Exercise instructions
Your answer is the lines below, exactly, from the one that contains "export DETAILED_ROUTE_END_ITERATION = 10" through the one that contains "set_load 0.05 [all_outputs]", both included.

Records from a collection

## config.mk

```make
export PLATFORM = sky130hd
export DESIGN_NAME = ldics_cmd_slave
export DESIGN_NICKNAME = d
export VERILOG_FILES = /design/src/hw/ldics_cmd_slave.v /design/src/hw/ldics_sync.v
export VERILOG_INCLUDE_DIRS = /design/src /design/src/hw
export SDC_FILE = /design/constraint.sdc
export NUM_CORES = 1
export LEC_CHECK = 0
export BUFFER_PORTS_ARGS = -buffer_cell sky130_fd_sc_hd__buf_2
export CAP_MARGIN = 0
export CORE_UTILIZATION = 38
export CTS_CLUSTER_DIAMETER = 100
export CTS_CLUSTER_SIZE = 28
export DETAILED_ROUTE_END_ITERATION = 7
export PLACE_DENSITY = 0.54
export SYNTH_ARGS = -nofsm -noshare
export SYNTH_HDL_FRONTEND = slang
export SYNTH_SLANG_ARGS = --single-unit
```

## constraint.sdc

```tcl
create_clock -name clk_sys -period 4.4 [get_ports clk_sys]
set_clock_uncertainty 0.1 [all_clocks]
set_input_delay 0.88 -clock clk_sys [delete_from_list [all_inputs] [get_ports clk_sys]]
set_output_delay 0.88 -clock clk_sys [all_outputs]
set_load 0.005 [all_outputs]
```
---
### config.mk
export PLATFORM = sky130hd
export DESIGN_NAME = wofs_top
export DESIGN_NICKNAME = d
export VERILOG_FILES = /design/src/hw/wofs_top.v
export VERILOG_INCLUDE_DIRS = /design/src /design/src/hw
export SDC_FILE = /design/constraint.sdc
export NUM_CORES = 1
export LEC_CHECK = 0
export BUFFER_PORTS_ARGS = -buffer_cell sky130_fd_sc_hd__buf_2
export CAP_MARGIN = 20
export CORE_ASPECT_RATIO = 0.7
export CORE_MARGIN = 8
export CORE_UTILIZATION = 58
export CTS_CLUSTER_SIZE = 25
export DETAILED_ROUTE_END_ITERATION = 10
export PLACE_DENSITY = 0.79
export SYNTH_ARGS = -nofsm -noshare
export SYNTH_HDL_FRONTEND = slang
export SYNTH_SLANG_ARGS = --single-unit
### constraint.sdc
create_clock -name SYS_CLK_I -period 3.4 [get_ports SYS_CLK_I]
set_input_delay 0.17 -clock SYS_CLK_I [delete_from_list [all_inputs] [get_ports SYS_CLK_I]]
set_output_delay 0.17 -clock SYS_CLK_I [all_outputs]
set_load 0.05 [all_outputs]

Response to this exercise
export DETAILED_ROUTE_END_ITERATION = 10
export PLACE_DENSITY = 0.79
export SYNTH_ARGS = -nofsm -noshare
export SYNTH_HDL_FRONTEND = slang
export SYNTH_SLANG_ARGS = --single-unit
### constraint.sdc
create_clock -name SYS_CLK_I -period 3.4 [get_ports SYS_CLK_I]
set_input_delay 0.17 -clock SYS_CLK_I [delete_from_list [all_inputs] [get_ports SYS_CLK_I]]
set_output_delay 0.17 -clock SYS_CLK_I [all_outputs]
set_load 0.05 [all_outputs]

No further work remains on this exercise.